Sam J The Sky’s The Limit

After A Traumatic Neck Injury, Intense Physical Therapy Helps A Teenager Move Again.

July 24, 2019: a grayish, unremarkable day on the beach at Ocean Grove. Lifeguard Sam Jarmer, 16, dives into the water to cool down, but hits a hidden sandbar.

Soon after, Sam’s mom, Jessica, sitting on the beach several blocks away, sees a call from Sam’s boss come in on her phone. “I immediately knew not only that he was injured; I could feel that it was bad,” she remembers.

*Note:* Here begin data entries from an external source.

--- config.mk ---
export PLATFORM = sky130hd
export DESIGN_NAME = r_channel_arbiter
export DESIGN_NICKNAME = d
export VERILOG_FILES = /design/src/rtl/axi_pkg.sv /design/src/rtl/rr_arb2.sv /design/src/rtl/r_channel_arbiter.sv
export SDC_FILE = /design/constraint.sdc
export NUM_CORES = 1
export LEC_CHECK = 0
export CORE_MARGIN = 3
export CORE_UTILIZATION = 21
export DETAILED_ROUTE_END_ITERATION = 12
export HOLD_SLACK_MARGIN = 0.15
export PLACE_DENSITY = 0.73
export SLEW_MARGIN = 10
export SYNTH_ARGS = -nofsm -noshare
export SYNTH_HDL_FRONTEND = slang
export SYNTH_SLANG_ARGS = --single-unit
--- constraint.sdc ---
create_clock -name ACLK -period 2.5 [get_ports ACLK]
set_clock_uncertainty 0.1 [all_clocks]
set_input_delay 0.75 -clock ACLK [delete_from_list [all_inputs] [get_ports ACLK]]
set_output_delay 0.75 -clock ACLK [all_outputs]
set_load 0.05 [all_outputs]
--- src/rtl/axi_pkg.sv ---
// rtl/axi_pkg.sv - shared AXI read-channel types and width constants
package axi_pkg;

  localparam int AXI_IDS_BITS  = 8;
  localparam int AXI_ID_BITS   = 4;
  localparam int AXI_DATA_BITS = 32;

  typedef enum logic {IDLE, LOCKED} r_arb_state_e;
  typedef enum logic {SEL_S0, SEL_S1} slave_sel_e;

  function automatic slave_sel_e other_sel(input slave_sel_e s);
    return (s == SEL_S0) ? SEL_S1 : SEL_S0;
  endfunction

endpackage

--- src/rtl/rr_arb2.sv ---
// rtl/rr_arb2.sv - two-requester round-robin picker, one-hot grant
module rr_arb2
  import axi_pkg::*;
(
  input  logic [1:0] i_req,
  input  logic       i_ptr,
  output logic [1:0] o_grant
);

  // i_ptr breaks ties only; a lone requester always wins
  assign o_grant[0] = i_req[0] & (~i_req[1] | ~i_ptr);
  assign o_grant[1] = i_req[1] & (~i_req[0] |  i_ptr);

endmodule

--- src/rtl/r_channel_arbiter.sv ---
// rtl/r_channel_arbiter.sv - round-robin R-channel arbiter, burst-locked, two slaves
module r_channel_arbiter
  import axi_pkg::*;
#(
  parameter int IDS_BITS  = AXI_IDS_BITS,
  parameter int ID_BITS   = AXI_ID_BITS,
  parameter int DATA_BITS = AXI_DATA_BITS,
  parameter int MAX_BEATS = 16,
  localparam int CNT_BITS = $clog2(MAX_BEATS) + 1
) (
  input  logic                 ACLK,
  input  logic                 ARESETn,
  input  logic [IDS_BITS-1:0]  RID_S0,
  input  logic [DATA_BITS-1:0] RDATA_S0,
  input  logic [1:0]           RRESP_S0,
  input  logic                 RLAST_S0,
  input  logic                 RVALID_S0,
  output logic                 RREADY_S0,
  input  logic [IDS_BITS-1:0]  RID_S1,
  input  logic [DATA_BITS-1:0] RDATA_S1,
  input  logic [1:0]           RRESP_S1,
  input  logic                 RLAST_S1,
  input  logic                 RVALID_S1,
  output logic                 RREADY_S1,
  output logic [ID_BITS-1:0]   RID,
  output logic [DATA_BITS-1:0] RDATA,
  output logic [1:0]           RRESP,
  output logic                 RLAST,
  output logic                 RVALID,
  input  logic                 RREADY,
  output logic [CNT_BITS-1:0]  beat_cnt,
  output logic                 proto_err
);

  localparam logic [CNT_BITS-1:0] CNT_MAX  = CNT_BITS'(MAX_BEATS);
  localparam logic [CNT_BITS-1:0] CNT_LAST = CNT_BITS'(MAX_BEATS - 1);

  r_arb_state_e        r_state;
  slave_sel_e          r_owner;
  slave_sel_e          r_rr_ptr;
  logic [CNT_BITS-1:0] r_beat_cnt;
  logic                r_proto_err;
  logic                r_pending;

  logic [1:0]          w_req;
  logic [1:0]          w_grant;
  slave_sel_e          w_sel;
  logic                w_sel_any;
  logic                w_en_s0;
  logic                w_en_s1;
  logic                w_hs;
  logic                w_hs_last;
  logic                w_unused_id;

  assign w_req       = {RVALID_S1, RVALID_S0};
  assign w_unused_id = ^{RID_S0[IDS_BITS-1:ID_BITS], RID_S1[IDS_BITS-1:ID_BITS]};

  rr_arb2 u_rr_arb2 (
    .i_req   (w_req),
    .i_ptr   (r_rr_ptr == SEL_S1),
    .o_grant (w_grant)
  );

  // While locked the owner stays selected even with its RVALID low
  always_comb begin
    w_sel_any = 1'b0;
    w_sel     = SEL_S0;
    if (r_state == LOCKED) begin
      w_sel_any = 1'b1;
      w_sel     = r_owner;
    end else if (w_grant[1]) begin
      w_sel_any = 1'b1;
      w_sel     = SEL_S1;
    end else if (w_grant[0]) begin
      w_sel_any = 1'b1;
    end
  end

  assign w_en_s0 = ARESETn & w_sel_any & (w_sel == SEL_S0);
  assign w_en_s1 = ARESETn & w_sel_any & (w_sel == SEL_S1);

  assign RVALID    = (w_en_s0 & RVALID_S0) | (w_en_s1 & RVALID_S1);
  assign RLAST     = (w_en_s0 & RLAST_S0)  | (w_en_s1 & RLAST_S1);
  assign RRESP     = ({2{w_en_s0}} & RRESP_S0) | ({2{w_en_s1}} & RRESP_S1);
  assign RID       = ({ID_BITS{w_en_s0}} & RID_S0[ID_BITS-1:0])
                   | ({ID_BITS{w_en_s1}} & RID_S1[ID_BITS-1:0]);
  assign RDATA     = ({DATA_BITS{w_en_s0}} & RDATA_S0) | ({DATA_BITS{w_en_s1}} & RDATA_S1);
  assign RREADY_S0 = w_en_s0 & RREADY;
  assign RREADY_S1 = w_en_s1 & RREADY;

  assign w_hs      = RVALID & RREADY;
  assign w_hs_last = w_hs & RLAST;

  assign beat_cnt  = r_beat_cnt;
  assign proto_err = r_proto_err;

  always_ff @(posedge ACLK) begin
    if (!ARESETn) begin
      r_state     <= IDLE;
      r_owner     <= SEL_S0;
      r_rr_ptr    <= SEL_S0;
      r_beat_cnt  <= '0;
      r_proto_err <= 1'b0;
      r_pending   <= 1'b0;
    end else begin
      // A presented beat that has not been accepted must stay valid
      r_pending <= RVALID & ~RREADY;

      if (w_hs_last) begin
        r_beat_cnt <= '0;
      end else if (w_hs && (r_beat_cnt != CNT_MAX)) begin
        r_beat_cnt <= r_beat_cnt + CNT_BITS'(1);
      end

      if ((w_hs && !RLAST && (r_beat_cnt == CNT_LAST)) ||
          ((r_state == LOCKED) && r_pending && !RVALID)) begin
        r_proto_err <= 1'b1;
      end

      case (r_state)
        IDLE: begin
          if (RVALID) begin
            if (w_hs_last) begin
              r_rr_ptr <= other_sel(w_sel);
            end else begin
              r_state <= LOCKED;
              r_owner <= w_sel;
            end
          end
        end
        LOCKED: begin
          if (w_hs_last) begin
            r_state  <= IDLE;
            r_rr_ptr <= other_sel(r_owner);
          end
        end
        default: r_state <= IDLE;
      endcase
    end
  end

endmodule

## Yosys cells after proc, flatten, opt, wreduce, memory -nomap -nowiden

Index checks and enable logic that the tools add are counted.

- $add $sub $neg: 1
- Eq/ne operators: 5
- Muxes and demuxes: 14
- Bitwise operators: 35
- Reduce and logical (&&, ||, !) cells: 11

Operators with widths:

| kind | number |
|---|---|
| $and A32 B32 Y32 | 2 |
| $or A32 B32 Y32 | 1 |
| $and A1 B1 Y1 | 14 |
| $mux W1 | 12 |
| $and A4 B4 Y4 | 2 |
| $not A1 Y1 | 8 |
| $reduce_and A3 Y1 | 2 |
| $add A5 B1 Y5 const B | 1 |
| $eq A5 B4 Y1 const B | 1 |
| $logic_and A1 B1 Y1 | 5 |
| $ne A5 B5 Y1 const B | 1 |
| $and A2 B2 Y2 | 2 |
| $ne A2 B2 Y1 const B | 2 |
| $or A1 B1 Y1 | 4 |
| $or A4 B4 Y4 | 1 |
| $pmux W1 S2 | 2 |
| $logic_not A1 Y1 | 2 |
| $ne A2 B1 Y1 const B | 1 |
| $or A2 B2 Y2 | 1 |
| $reduce_or A2 Y1 | 1 |
| $logic_or A1 B1 Y1 | 1 |

- Flip-flop bits (word level): 10
- Input port bits: 91
- Output and inout port bits: 48
- Word-level logic and storage cells: 72

## Longest topological paths before layout

Gate-level depths: netlist of the first run.

- Word-level depth: 15
- Depth in mapped cells: 6
- Depth with buffers taken out: 6

## Hierarchy

From an unflattened synthesis of the first run, not the netlist that was laid out.

- Cell total of the unflattened synthesis: 115
- Area total of the unflattened synthesis: 962.2 µm²

Modules (own cells, without submodules):

| module | times used | cells an instance | area each (µm²) | sequential area each (µm²) |
|---|---|---|---|---|
| r_channel_arbiter | 1 | 112 | 943.4 | 200.2 |
| rr_arb2 | 1 | 3 | 18.8 | 0.0 |

## Worst setup path after synthesis of the first run

OpenSTA, ideal clock, no wires.

- Path kind: input-to-output
- Start: input RVALID_S0
- End: output RDATA[11]
- Arrival: 2.080 ns
- Required time: 1.650 ns
- Setup slack: -0.430 ns
- Stages on the path: 6
- Buffers on the path: 2
- Path through: a21bo_1 mux2i_1 and2_1 buf_2 buf_4 a22o_1

- Longest elaborated chain between the ends: 9
- Elaborated cells between the ends (all ways): 16
- Classes of those cells: 5 x mux; 11 x bitwise

Ends and longest elaborated chain:

| element | RTL line | source |
|---|---|---|
| from (decl) | r_channel_arbiter.sv:17 | `input logic RVALID_S0,` |
| $not A1 Y1 | rr_arb2.sv:12 | `assign o_grant[1] = i_req[1] & (~i_req[0] \| i_ptr);` |
| $or A1 B1 Y1 | rr_arb2.sv:12 |  |
| $and A1 B1 Y1 | rr_arb2.sv:12 |  |
| $mux W1 | r_channel_arbiter.sv:71 | `end else if (w_grant[1]) begin` |
| $mux W1 | r_channel_arbiter.sv:68 | `if (r_state == LOCKED) begin` |
| $and A1 B1 Y1 / $not A1 Y1 (equally long branches) | n/a |  |
| $and A1 B1 Y1 (on tied branches) | r_channel_arbiter.sv:79, r_channel_arbiter.sv:80 |  |
| $and A32 B32 Y32 | r_channel_arbiter.sv:87 | `assign RDATA = ({DATA_BITS{w_en_s0}} & RDATA_S0) \| ({DATA_BITS{w_en_s1}} & RDATA_S1);` |
| $or A32 B32 Y32 * | r_channel_arbiter.sv:87 |  |
| to (decl) | r_channel_arbiter.sv:26 | `output logic [DATA_BITS-1:0] RDATA,` |

Every way passes the cells marked *; elsewhere a longest branch is shown, timed or not.

## Worst setup path after layout of the first run

- Start: input RVALID_S1
- End: output RID[0]

- Longest elaborated chain between the ends: 10
- Elaborated cells between the ends (all ways): 16
- Classes of those cells: 5 x mux; 11 x bitwise

Ends and longest elaborated chain:

| element | RTL line | source |
|---|---|---|
| from (decl) | r_channel_arbiter.sv:23 | `input logic RVALID_S1,` |
| $not A1 Y1 | rr_arb2.sv:11 | `assign o_grant[0] = i_req[0] & (~i_req[1] \| ~i_ptr);` |
| $or A1 B1 Y1 | rr_arb2.sv:11 |  |
| $and A1 B1 Y1 | rr_arb2.sv:11 |  |
| $mux W1 | r_channel_arbiter.sv:74 | `end else if (w_grant[0]) begin` |
| $mux W1 | r_channel_arbiter.sv:71 |  |
| $mux W1 | r_channel_arbiter.sv:68 |  |
| $and A1 B1 Y1 | r_channel_arbiter.sv:79, r_channel_arbiter.sv:80 |  |
| $and A1 B1 Y1 (on tied branches) | r_channel_arbiter.sv:79, r_channel_arbiter.sv:80 |  |
| $and A4 B4 Y4 (on tied branches) | r_channel_arbiter.sv:85, r_channel_arbiter.sv:86 |  |
| $or A4 B4 Y4 * | r_channel_arbiter.sv:86 | `\| ({ID_BITS{w_en_s1}} & RID_S1[ID_BITS-1:0]);` |
| to (decl) | r_channel_arbiter.sv:25 | `output logic [ID_BITS-1:0] RID,` |

Marked as above.

==> results of run 1 <==
[sequential cells by signal (all words and copies together) (netlist names)]
signal and count:
r_rr_ptr 1, beat_cnt 5, r_pending 1, proto_err 1, r_state 1, r_owner 1
[worst min-delay path by stage]
stage             endpoint  slack (ns)  depth (start not counted)         from
4_1_cts           r_rr_ptr        0.43                          2     r_rr_ptr
3_5_place_dp      r_rr_ptr        0.42                          2     r_rr_ptr
5_1_grt           r_rr_ptr        0.46                          2     r_rr_ptr
6_report       beat_cnt[4]        0.43                          2  beat_cnt[4]
2_1_floorplan     r_rr_ptr        0.40                          2     r_rr_ptr
3_3_place_gp      r_rr_ptr        0.41                          2     r_rr_ptr
[per-layer routing]
layer | global-route usage (%) | vias up | part of all wire, %
met3 | 4.38 | 10 | 9.1
met5 | 0 | - | 0
met4 | 5.03 | 0 | 1.8
li1 | - | 744 | -
met1 | 22.0 | 726 | 36
met2 | 35.6 | 76 | 53
[worst max-delay path: stages]
cell and delay [ns]:
buf_8 0.10, a21bo_4 0.20, mux2i_2 0.16, and2_4 0.26
buf_12 0.16, a22o_4 0.13, buf_12 0.13
[power by group through the flow]
stage	Sequential, mW	Combinational (mW)	Clock, mW
6_report	0.176	0.930	0.156
5_1_grt	0.177	0.963	0.165
4_1_cts	0.175	0.938	0.160
3_5_place_dp	0.178	0.887	0
3_3_place_gp	0.178	0.876	0
2_1_floorplan	0.189	0.408	0
[kinds of logic (layout without fill, tap and decap cells)]
group / after synthesis / in the layout
flip-flops: 10 / 10
multiplexers: 1 / 1
AND/OR/NAND/NOR: 20 / 20
buffers and inverters: 16 / 162
adder cells (fa/ha/maj): 3 / 3
XOR/XNOR: 2 / 2
AO/OA/AOI/OAI: 59 / 59
[per-stage QoR]
step	cells	setup TNS (ns)
2_1_floorplan	111	-5.37
3_3_place_gp	304	-28.39
3_5_place_dp	304	-30.46
4_1_cts	311	-9.51
5_1_grt	309	-10.83
6_report	309	-9.35
[repair_timing]
item / 4_1_cts / 5_1_grt
endpoints found under the hold margin: 0 / 0
setup buffers: 3 / 1
resized for setup: 28 / 12
endpoints found under the setup margin: 42 / 42
hold buffers: 0 / 0
pin swaps: 7 / 7
gates cloned: 2 / 0
[layout make-up]
cell class	instances	area, um^2
fillers	280	1010
well taps	52	65.1
flip-flops and latches	10	200
multi-input cells	85	1070
repair buffers	152	1970
clock buffers	3	41.3
inverters	7	26.3
[cells in the final DEF (no fill, tap or decap), types with 2 or more instances in the layout]
cell type,instances
inv_1,6
buf_4,14
buf_6,3
o21ai_2,2
clkbuf_8,3
buf_12,47
a22o_4,38
buf_8,2
ha_1,3
a21oi_1,3
nand2_1,2
clkdlybuf4s50_1,84
and3_4,2
and2_4,3
o21ai_0,3
dfxtp_1,10
o211ai_1,2
nor2_1,4
==> metrics.txt, run 1 <==
main area contributors after synthesis a22o_1, dfxtp_1, ha_1; DP HPWL 4590 um; starting DRC count in detailed routing 40; minimum clock period 2.75 ns; die height 73.7 um; # port buffers 130; Die X 73.7 um; R2R Setup Slk 0.64 ns; leakage power 1.43 nW; synth cell count leaders a22o_1, dfxtp_1, inv_1; Synth Area in Compound Gates 52.9%; antenna cells 0; Gate Count Post-Synth 111; crit share post-route 110%; syn_nets 205; run status finished, violations left; total track usage 19.3%; mux share of post-synthesis cell area 1.04%; critical path capture point RID[0]; mapped cell area 963 um^2; Synth Area in Adders 3.90%; crit path kind input pin to output port; #FFs+latches synth 10; clock latency on the worst-skew pair 0.22 ns; Final Util 76.9%; area grow syn2layout 250%; layout cells sized above 1 47.5%; Comb power frac 73.7%; vias in the first global route 1,577; failing checks setup timing; starting density of the core 22.0%; root buf cell clkbuf_8; crit end category output port; CP Launch Type input pin; GRT overflow 0; CTS Buf Count 3; via count 1,556; Tightest Hold Check Type register to register; register area share after synthesis 20.8%; drt wl/cell 18.3 um; # nets final 353; Synth area leader a22o_1; area fraction of the dominant cell type after synthesis 34.5%; Top FF cell, synth dfxtp_1; Post-DRT Antenna Nets 0; Simple-Gate Fraction of Synth Area 12.1%; worst flop-to-flop path startpoint r_state; Internal 0.781 mW; sequential power share 14.0%; fin area 3370 um^2; CTS Buffer Depth 2; most common cell in the synthesized netlist a22o_1; DRC 0; Slew HR 66.4%; yosys warns 0; Max IR drop VDD 0.307 mV; die area 5440 um^2; Pwr Total 1.26 mW; pre-CTS WS -0.759 ns; pwr dens 374 nW/um^2; CTS tree done; Netlist cell types 39; RSZ-0062 raised after global routing true; mean area per synthesized cell 8.68 um^2; Hold Vio Cnt, Final 0; largest family of logic cells by synthesized area compound AO/OA/AOI/OAI gates; R2R depth 7; vias per inst 5.04; Setup violations, final 42; Fin Hold WS 0.426 ns; Pins Over Slew Limit 0; worst setup margin -0.251 ns; drt pass-1 iters 4; final wirelength 5650 um; Post-DP Area 3170 um^2; Clock Power Share 12.3%; worst slew pin tran 0.502 ns; Switching Share 38.1%; RR Endpoint beat_cnt[4]; Crit path required time 1.65 ns; number of H-tree levels 1; share of async-settable or async-resettable flops after synthesis 0%; max-cap violations 0; first-pass GRT wire length 8110 um; NetSw 0.481 mW; Worst Setup SP RVALID_S1; core footprint 4380 um^2; Reg clk slew, reported paths 0.04 ns; CTS sink cnt 10; pin count of the biggest net entering global routing 23; Synth Area in XOR/XNOR 1.82%; Ports 139; EDFF count, synth 0; critical path peak fanout 8; fmax 0.363 GHz; GPL Wtd Cong 0.808; Rows 24; Crit path arrival time 1.90 ns; initial antenna violation count 0
Power figures use the tool's default switching activity.
==> inputs of run 2 (changes only) <==
--- a/config.mk
+++ b/config.mk
@@ -8,6 +8,7 @@
 export CORE_MARGIN = 3
 export CORE_UTILIZATION = 21
 export DETAILED_ROUTE_END_ITERATION = 12
+export GPL_ROUTABILITY_DRIVEN = 1
 export HOLD_SLACK_MARGIN = 0.15
 export PLACE_DENSITY = 0.73
 export SLEW_MARGIN = 10
==> results of run 2 <==
The final DEF is identical to that of run 1; final timing and power are the same.
==> inputs of run 3 (changes only) <==
--- a/config.mk
+++ b/config.mk
@@ -6,11 +6,12 @@
 export NUM_CORES = 1
 export LEC_CHECK = 0
 export CORE_MARGIN = 3
-export CORE_UTILIZATION = 21
+export CORE_UTILIZATION = 26
+export CTS_CLUSTER_SIZE = 25
 export DETAILED_ROUTE_END_ITERATION = 12
 export GPL_ROUTABILITY_DRIVEN = 1
 export HOLD_SLACK_MARGIN = 0.15
-export PLACE_DENSITY = 0.73
+export PLACE_DENSITY = 0.84
 export SLEW_MARGIN = 10
 export SYNTH_ARGS = -nofsm -noshare
 export SYNTH_HDL_FRONTEND = slang
==> constraint.sdc (replaced) <==
create_clock -name ACLK -period 3.4 [get_ports ACLK]
set_clock_uncertainty 0.1 [all_clocks]
set_input_delay 1.02 -clock ACLK [delete_from_list [all_inputs] [get_ports ACLK]]
set_output_delay 1.02 -clock ACLK [all_outputs]
set_load 0.05 [all_outputs]
==> metrics.txt, run 3 <==
Rows 21; CTS Buffer Depth 2; area fraction of the dominant cell type after synthesis 34.5%; synth cell count leaders a22o_1, dfxtp_1, inv_1; most common cell in the synthesized netlist a22o_1; # port buffers 130; Synth area leader a22o_1; Post-CTS Resized 49; root buf cell clkbuf_8; Error [ERROR DPL-0033] detailed placement checks failed during check placement.; Gate Count Post-Synth 111; # placed instances 291; Ports 139; CTS sink cnt 10; register area share after synthesis 20.8%; post-CTS setup buffers 4; GPL Wtd Cong 0.831; run status stopped before the end; yosys warns 0; Top FF cell, synth dfxtp_1; starting density of the core 28.0%; main area contributors after synthesis a22o_1, dfxtp_1, ha_1; DP HPWL 4730 um; last stage the flow got to 4_1_cts; mapped cell area 963 um^2; mean area per synthesized cell 8.68 um^2; CTS Buf Count 3; Netlist cell types 39; #FFs+latches synth 10; hold buffers post-CTS 0; Die X 66.9 um; number of H-tree levels 1; die height 66.9 um; EDFF count, synth 0; syn_nets 205; share of async-settable or async-resettable flops after synthesis 0%
-- run 3: cell counts after synthesis --
Identical to the previous run, type by type.
-- run 3: stage by stage --
step | setup slack, ns | hold slack, ns | setup TNS, ns | util, % | area (um^2)
2_1_floorplan | 0.0664 | 0.396 | 0 | - | 1000
3_3_place_gp | -0.374 | 0.417 | -13.51 | 82.6 | 2840
3_5_place_dp | -0.393 | 0.426 | -13.85 | 82.6 | 2840
-- run 3: cell families after synthesis --
kind of cell / synth area share (%)
muxes: 1.04
and+or+nand+nor: 12.1
buffers and inverters: 7.53
adders and majority gates: 3.90
AOI/OAI and AO/OA: 52.9
xor gates and xnor gates: 1.82
DFF: 20.8
==> inputs of run 4 (changes only) <==
--- a/config.mk
+++ b/config.mk
@@ -7,11 +7,9 @@
 export LEC_CHECK = 0
 export CORE_MARGIN = 3
 export CORE_UTILIZATION = 26
-export CTS_CLUSTER_SIZE = 25
 export DETAILED_ROUTE_END_ITERATION = 12
 export GPL_ROUTABILITY_DRIVEN = 1
-export HOLD_SLACK_MARGIN = 0.15
-export PLACE_DENSITY = 0.84
+export PLACE_DENSITY_LB_ADDON = 0.15
 export SLEW_MARGIN = 10
 export SYNTH_ARGS = -nofsm -noshare
 export SYNTH_HDL_FRONTEND = slang
==> metrics.txt, run 4 <==
Synth Area in Adders 3.90%; number of H-tree levels 1; most common cell in the synthesized netlist a22o_1; CTS Buf Count 3; last stage the flow got to 4_1_cts; run status stopped before the end; largest family of logic cells by synthesized area compound AO/OA/AOI/OAI gates; EDFF count, synth 0; Error [ERROR DPL-0033] detailed placement checks failed during check placement.; Post-CTS Resized 49; die height 66.9 um; share of async-settable or async-resettable flops after synthesis 0%; post-CTS setup buffers 7; mux share of post-synthesis cell area 1.04%; #FFs+latches synth 10; DP HPWL 4560 um; register area share after synthesis 20.8%; root buf cell clkbuf_8; Ports 139; main area contributors after synthesis a22o_1, dfxtp_1, ha_1; Netlist cell types 39; # port buffers 130; starting density of the core 28.0%; Synth Area in XOR/XNOR 1.82%; synth cell count leaders a22o_1, dfxtp_1, inv_1; Synth Area in Compound Gates 52.9%; syn_nets 205; yosys warns 0; Die X 66.9 um; area fraction of the dominant cell type after synthesis 34.5%; mapped cell area 963 um^2; Synth area leader a22o_1; Simple-Gate Fraction of Synth Area 12.1%; mean area per synthesized cell 8.68 um^2; Gate Count Post-Synth 111; Top FF cell, synth dfxtp_1; GPL Wtd Cong 0.856; CTS Buffer Depth 2; Rows 21; CTS sink cnt 10; hold buffers post-CTS 0
[run 4: cell counts after synthesis]
No cell type changed its count.
[run 4: per-stage QoR]
step	hold WS [ns]	std cells	TNS, ns	worst slack [ns]	area (um^2)
after detailed placement	0.433	288	-17.46	-0.490	2820
after global placement	0.408	288	-13.37	-0.363	2820
after floorplan	0.396	111	0	0.0664	1000
[run 4: cell families after synthesis]
kind of cell / after synthesis
AND/OR/NAND/NOR: 20
flip-flops: 10
buffers and inverters: 16
adder cells (fa/ha/maj): 3
XOR/XNOR: 2
AO/OA/AOI/OAI: 59
multiplexers: 1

When he hit the sandbar, Sam suffered a burst fracture in the C6 vertebra near the base of the neck and lost the ability to move his arms and legs. A fellow lifeguard jumped in to lift his head above the water, and a trauma team was dispatched from a nearby hospital. Sam was strapped to a backboard, and six of his fellow lifeguards carried him to a waiting ambulance.

“He kept saying, ‘I’m so sorry, Mom,’ because we were supposed to go on vacation the next day,” Jessica remembers.

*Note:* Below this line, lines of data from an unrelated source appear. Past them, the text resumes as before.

<file path="config.mk">
export PLATFORM = sky130hd
export DESIGN_NAME = alu_seq_pipe
export DESIGN_NICKNAME = d
export VERILOG_FILES = /design/src/rtl/alu_seq_pipe_pkg.sv /design/src/rtl/alu_seq_pipe_mul_shift_add.sv /design/src/rtl/alu_seq_pipe.sv
export SDC_FILE = /design/constraint.sdc
export NUM_CORES = 1
export LEC_CHECK = 0
export BUFFER_PORTS_ARGS = -buffer_cell sky130_fd_sc_hd__clkbuf_2
export CAP_MARGIN = 20
export CORE_MARGIN = 2
export CORE_UTILIZATION = 31
export CTS_CLUSTER_SIZE = 30
export DETAILED_ROUTE_END_ITERATION = 16
export PLACE_DENSITY_LB_ADDON = 0.3
export SLEW_MARGIN = 20
export SYNTH_ARGS = -nofsm -noshare
export SYNTH_HDL_FRONTEND = slang
export SYNTH_HIERARCHICAL = 1
export SYNTH_SLANG_ARGS = --single-unit
</file>
<file path="constraint.sdc">
create_clock -name clk -period 10.34 [get_ports clk]
set_input_delay 2.068 -clock clk [delete_from_list [all_inputs] [get_ports clk]]
set_output_delay 2.068 -clock clk [all_outputs]
set_load 0.005 [all_outputs]
</file>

Sam was in surgery for six hours while the burst vertebra was replaced with a titanium cage. He spent the next five days recovering at the hospital. At that point, he could occasionally raise his arms a bit, but nothing more.

It was time for intensive inpatient rehabilitation and therapy at Children’s Specialized Hospital (CSH) in New Brunswick. “I remember feeling that this would be the place that would make it all better,” Jessica says.

Making Progress

The first piece of good news came from Michele Fantasia, MD, Director of the Spinal Cord Injury Program at CSH. Her evaluation determined that Sam’s injury was “incomplete,” meaning that Sam still had some motor and sensory function below the level of injury. “As I say with all incomplete injuries, ‘The sky’s the limit,’” Dr. Fantasia told Jessica.

Four months of recreational, physical and occupational therapies followed. “The occupational therapists made modifications for everything,” Jessica remembers. “They kept constructing things in some kind of magical workshop they had.” There was a special fork to help Sam relearn how to feed himself, a device to help him brush his teeth and more.

“Everyone at Children’s really helped me when I was at one of the lowest points in my life with my injury,” says Sam. “They just showed compassion in all of the support and love that they gave me.” On November 19, Sam was discharged from CSH.

Today, Sam continues with a rigorous program of outpatient physical therapy. During the COVID-19 lockdown, he did his exercises via telemedicine for a few weeks. His older brother, home from college, was there to help.

Sam continues to work on his core muscles, arms and fingers. He now has muscle control in all parts of his legs and continues to work on walking independently. “I’m staying positive,” he says. “I know it will take time and I’ll be back to where I was, but for now I’ve just got to keep pushing forward.”